Minimum mutual fund size set at Rs100m

Corporate watchdog amends rules to spur growth of funds.


Express September 06, 2011

ISLAMABAD:


The Securities and Exchange Commission of Pakistan (SECP) has replaced the requirement of seed capital with minimum fund size of Rs100 million in a bid to offer flexibility in launching new mutual funds.


In an announcement on Tuesday, SECP notified amendments to the Non-banking Finance Companies (NBFC) and Notified Entities Regulations, 2008. Previously, the commission held detailed consultative sessions, especially with the Mutual Funds Association of Pakistan (Mufap) and trustees of mutual funds as key stakeholders.

SECP said as part of its efforts for the development of capital markets, particularly the mutual funds, the amendments were aimed at strengthening the existing regulatory framework as well as extending operational flexibility to fund managers. “It is an important step forward for a more conducive regulatory framework to fuel growth of the mutual fund industry,” it said.

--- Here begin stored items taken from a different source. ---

**src/hw/cache_consts.svh**
```systemverilog
`ifndef CACHE_CONSTS_SVH
`define CACHE_CONSTS_SVH

// Address split of a 16-bit byte address.
`define CACHE_TAG_BITS    6
`define CACHE_INDEX_BITS  6
`define CACHE_WORD_BITS   3

// Cache geometry, per way.
`define CACHE_SETS        64
`define CACHE_BLOCK_WORDS 8

// Cycles from a fill request to the first returned word.
`define MEM_LATENCY       4

// Main memory depth in 16-bit words.
`define MEM_WORDS         32768

`endif

```
**src/hw/cache_pkg.sv**
```systemverilog
`include "cache_consts.svh"

package cache_pkg;

    // Processor byte address as the cache decodes it.
    typedef struct packed {
        logic [`CACHE_TAG_BITS-1:0]   tag;
        logic [`CACHE_INDEX_BITS-1:0] index;
        logic [`CACHE_WORD_BITS-1:0]  word_sel;
        logic                         byte_sel;
    } cache_addr_t;

    // One metadata entry. Bit 6 is spare.
    typedef struct packed {
        logic                       valid;
        logic                       spare;
        logic [`CACHE_TAG_BITS-1:0] tag;
    } meta_t;

    // Write-through request to main memory, word addressed.
    typedef struct packed {
        logic        we;
        logic [14:0] addr;
        logic [15:0] data;
    } mem_wr_t;

    // One word of a block fill, aimed at one way of the data arrays.
    typedef struct packed {
        logic                         we;
        logic                         way;
        logic [`CACHE_INDEX_BITS-1:0] index;
        logic [`CACHE_WORD_BITS-1:0]  word_sel;
        logic [15:0]                  data;
    } fill_wr_t;

endpackage

```
**src/hw/cache_fill_ctrl.sv**
```systemverilog
`timescale 1ns/1ps
`include "cache_consts.svh"

module cache_fill_ctrl
    import cache_pkg::*;
(
    input  logic        clk,
    input  logic        rst_n,
    input  logic        fill_start,
    input  logic [14:0] fill_addr,
    input  logic        victim_way,
    output logic        mem_rd_req,
    output logic [14:0] mem_rd_addr,
    input  logic        mem_rd_valid,
    input  logic [15:0] mem_rd_data,
    output logic        fill_busy,
    output fill_wr_t    fill_wr,
    output meta_t       meta_wr
);

    typedef enum logic [1:0] {
        ST_IDLE,
        ST_WAIT,
        ST_BURST
    } fill_state_t;

    fill_state_t state_q;
    logic [14:0] addr_q;
    logic        way_q;
    logic [2:0]  word_q;
    logic        last_word;

    assign fill_busy   = (state_q != ST_IDLE);
    assign mem_rd_req  = fill_busy;
    assign mem_rd_addr = addr_q;
    assign last_word   = fill_wr.we && (word_q == 3'(`CACHE_BLOCK_WORDS - 1));

    always_comb begin
        fill_wr          = '0;
        fill_wr.we       = fill_busy && mem_rd_valid;
        fill_wr.way      = way_q;
        fill_wr.index    = addr_q[8:3];
        fill_wr.word_sel = word_q;
        fill_wr.data     = mem_rd_data;
    end

    // The tag goes in with the last word, so the next lookup hits.
    always_comb begin
        meta_wr       = '0;
        meta_wr.valid = last_word;
        meta_wr.tag   = addr_q[14:9];
    end

    always_ff @(posedge clk) begin
        if (!rst_n) begin
            state_q <= ST_IDLE;
            word_q  <= '0;
        end else begin
            case (state_q)
                ST_IDLE: begin
                    word_q <= '0;
                    if (fill_start) begin
                        state_q <= ST_WAIT;
                    end
                end
                ST_WAIT: begin
                    if (mem_rd_valid) begin
                        word_q  <= word_q + 3'd1;
                        state_q <= ST_BURST;
                    end
                end
                ST_BURST: begin
                    if (mem_rd_valid) begin
                        word_q <= word_q + 3'd1;
                        if (last_word) begin
                            state_q <= ST_IDLE;
                        end
                    end
                end
                default: state_q <= ST_IDLE;
            endcase
        end
    end

    always_ff @(posedge clk) begin
        if (state_q == ST_IDLE && fill_start) begin
            addr_q <= fill_addr;
            way_q  <= victim_way;
        end
    end

endmodule

```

The amendments include enhancement of unit-holder rights in case of any material change impacting fund’s category and investment objective or other key aspects such as management fee or back-end load, etc. Suspension of redemption of units has been restricted to a maximum of 15 working days coupled with empowerment of unit holders to decide future of the fund including change of fund manager.

The commission has also introduced a detailed procedure for winding up of an open-end fund. Other amendments include registration of trustees of open-end mutual funds by the SECP and enhancement of their role to better safeguard unit-holder interests. Distributors of mutual funds will be registered with Mufap and existing distributors have been offered a flexible time period until February 2012 to comply.

The limit of annual equity brokerage commission, payable by a mutual fund to a single broker, has been reduced from 30 per cent to 15 per cent to promote competition in brokerage services.



Published in The Express Tribune, September 7th, 2011.